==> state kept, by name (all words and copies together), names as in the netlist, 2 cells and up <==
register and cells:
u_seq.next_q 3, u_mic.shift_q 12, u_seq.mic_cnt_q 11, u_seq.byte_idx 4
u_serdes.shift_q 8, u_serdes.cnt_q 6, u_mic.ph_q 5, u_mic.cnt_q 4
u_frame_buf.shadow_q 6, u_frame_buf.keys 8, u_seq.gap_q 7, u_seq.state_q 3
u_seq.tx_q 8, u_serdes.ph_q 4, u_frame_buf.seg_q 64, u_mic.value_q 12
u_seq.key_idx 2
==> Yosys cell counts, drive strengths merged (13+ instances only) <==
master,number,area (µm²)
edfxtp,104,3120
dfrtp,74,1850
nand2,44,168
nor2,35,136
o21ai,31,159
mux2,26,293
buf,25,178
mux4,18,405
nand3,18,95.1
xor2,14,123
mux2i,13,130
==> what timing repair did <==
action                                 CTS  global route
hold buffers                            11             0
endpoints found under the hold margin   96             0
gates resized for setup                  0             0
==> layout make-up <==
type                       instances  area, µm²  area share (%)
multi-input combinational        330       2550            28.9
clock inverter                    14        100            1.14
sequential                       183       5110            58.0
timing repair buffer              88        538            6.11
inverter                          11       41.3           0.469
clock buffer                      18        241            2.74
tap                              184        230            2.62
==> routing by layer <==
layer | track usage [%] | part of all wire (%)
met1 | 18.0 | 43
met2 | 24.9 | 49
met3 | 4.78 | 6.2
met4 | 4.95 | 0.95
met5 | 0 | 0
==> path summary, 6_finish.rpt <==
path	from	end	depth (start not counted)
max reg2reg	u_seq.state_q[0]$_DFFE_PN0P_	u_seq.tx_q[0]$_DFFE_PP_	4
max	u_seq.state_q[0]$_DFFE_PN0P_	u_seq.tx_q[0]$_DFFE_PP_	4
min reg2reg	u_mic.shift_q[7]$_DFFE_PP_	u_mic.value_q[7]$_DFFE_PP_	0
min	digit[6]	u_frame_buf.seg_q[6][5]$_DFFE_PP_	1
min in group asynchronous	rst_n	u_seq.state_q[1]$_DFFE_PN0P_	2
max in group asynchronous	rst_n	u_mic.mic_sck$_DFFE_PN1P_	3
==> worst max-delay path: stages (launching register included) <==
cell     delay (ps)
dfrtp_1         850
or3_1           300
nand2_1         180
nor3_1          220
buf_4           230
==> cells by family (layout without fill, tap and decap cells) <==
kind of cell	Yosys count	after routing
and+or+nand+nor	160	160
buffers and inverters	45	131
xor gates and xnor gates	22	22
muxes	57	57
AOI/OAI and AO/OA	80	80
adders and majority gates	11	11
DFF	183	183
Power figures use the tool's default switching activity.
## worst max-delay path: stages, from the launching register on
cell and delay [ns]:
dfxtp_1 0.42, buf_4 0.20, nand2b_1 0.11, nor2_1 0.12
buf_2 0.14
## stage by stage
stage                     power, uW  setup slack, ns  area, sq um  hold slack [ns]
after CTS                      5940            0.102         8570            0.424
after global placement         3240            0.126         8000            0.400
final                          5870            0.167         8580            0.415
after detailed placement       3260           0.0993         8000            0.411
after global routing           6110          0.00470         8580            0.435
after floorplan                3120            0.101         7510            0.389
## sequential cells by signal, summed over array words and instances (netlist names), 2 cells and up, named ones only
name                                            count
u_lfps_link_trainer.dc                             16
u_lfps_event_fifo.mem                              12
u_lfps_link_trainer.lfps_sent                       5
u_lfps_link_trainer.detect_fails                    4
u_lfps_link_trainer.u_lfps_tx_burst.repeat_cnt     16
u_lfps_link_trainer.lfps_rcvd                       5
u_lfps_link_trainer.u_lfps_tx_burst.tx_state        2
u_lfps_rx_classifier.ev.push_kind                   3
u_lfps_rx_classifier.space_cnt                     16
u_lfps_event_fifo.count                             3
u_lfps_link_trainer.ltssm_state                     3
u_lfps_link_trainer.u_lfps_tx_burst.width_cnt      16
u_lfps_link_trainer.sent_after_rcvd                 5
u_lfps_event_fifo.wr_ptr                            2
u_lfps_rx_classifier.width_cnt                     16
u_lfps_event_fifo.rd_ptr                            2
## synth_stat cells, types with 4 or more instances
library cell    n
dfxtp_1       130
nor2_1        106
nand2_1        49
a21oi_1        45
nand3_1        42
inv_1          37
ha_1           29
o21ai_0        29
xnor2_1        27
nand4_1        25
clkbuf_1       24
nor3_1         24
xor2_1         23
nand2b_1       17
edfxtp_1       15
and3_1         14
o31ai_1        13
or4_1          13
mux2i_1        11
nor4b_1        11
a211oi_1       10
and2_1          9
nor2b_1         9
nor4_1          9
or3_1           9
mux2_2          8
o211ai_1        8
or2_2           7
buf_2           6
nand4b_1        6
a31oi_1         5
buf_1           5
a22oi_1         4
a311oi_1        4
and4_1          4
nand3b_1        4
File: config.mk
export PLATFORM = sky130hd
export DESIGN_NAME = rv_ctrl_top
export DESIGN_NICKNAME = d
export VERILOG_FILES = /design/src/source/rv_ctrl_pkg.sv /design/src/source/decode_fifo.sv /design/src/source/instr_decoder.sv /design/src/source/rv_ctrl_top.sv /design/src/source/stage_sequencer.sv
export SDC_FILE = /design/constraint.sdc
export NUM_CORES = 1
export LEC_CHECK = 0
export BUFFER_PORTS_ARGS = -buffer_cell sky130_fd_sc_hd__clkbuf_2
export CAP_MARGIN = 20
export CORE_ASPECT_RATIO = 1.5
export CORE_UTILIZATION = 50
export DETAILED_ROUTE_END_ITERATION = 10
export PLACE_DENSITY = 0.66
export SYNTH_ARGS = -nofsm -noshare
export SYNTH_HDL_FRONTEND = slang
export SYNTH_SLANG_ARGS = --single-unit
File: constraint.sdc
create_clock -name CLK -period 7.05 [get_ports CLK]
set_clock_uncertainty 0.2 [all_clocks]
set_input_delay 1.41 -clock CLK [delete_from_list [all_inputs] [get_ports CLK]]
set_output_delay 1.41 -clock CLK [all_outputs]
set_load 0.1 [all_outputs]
▬▬▬▬▬▬▬▬▬▬
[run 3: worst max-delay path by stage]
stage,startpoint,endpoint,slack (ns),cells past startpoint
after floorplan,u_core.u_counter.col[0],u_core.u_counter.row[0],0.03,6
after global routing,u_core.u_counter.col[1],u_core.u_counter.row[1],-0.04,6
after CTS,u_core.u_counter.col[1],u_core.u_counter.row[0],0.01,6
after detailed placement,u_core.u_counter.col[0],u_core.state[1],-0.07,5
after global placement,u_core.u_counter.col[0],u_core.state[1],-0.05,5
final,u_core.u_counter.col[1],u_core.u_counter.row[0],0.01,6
▬▬▬▬▬▬▬▬▬▬
- **PROBLEM DESCRIPTION**: Show all lines in the preceding material that have "slack" in them.

- **EXERCISE OUTPUT**:
stage                     power, uW  setup slack, ns  area, sq um  hold slack [ns]
stage,startpoint,endpoint,slack (ns),cells past startpoint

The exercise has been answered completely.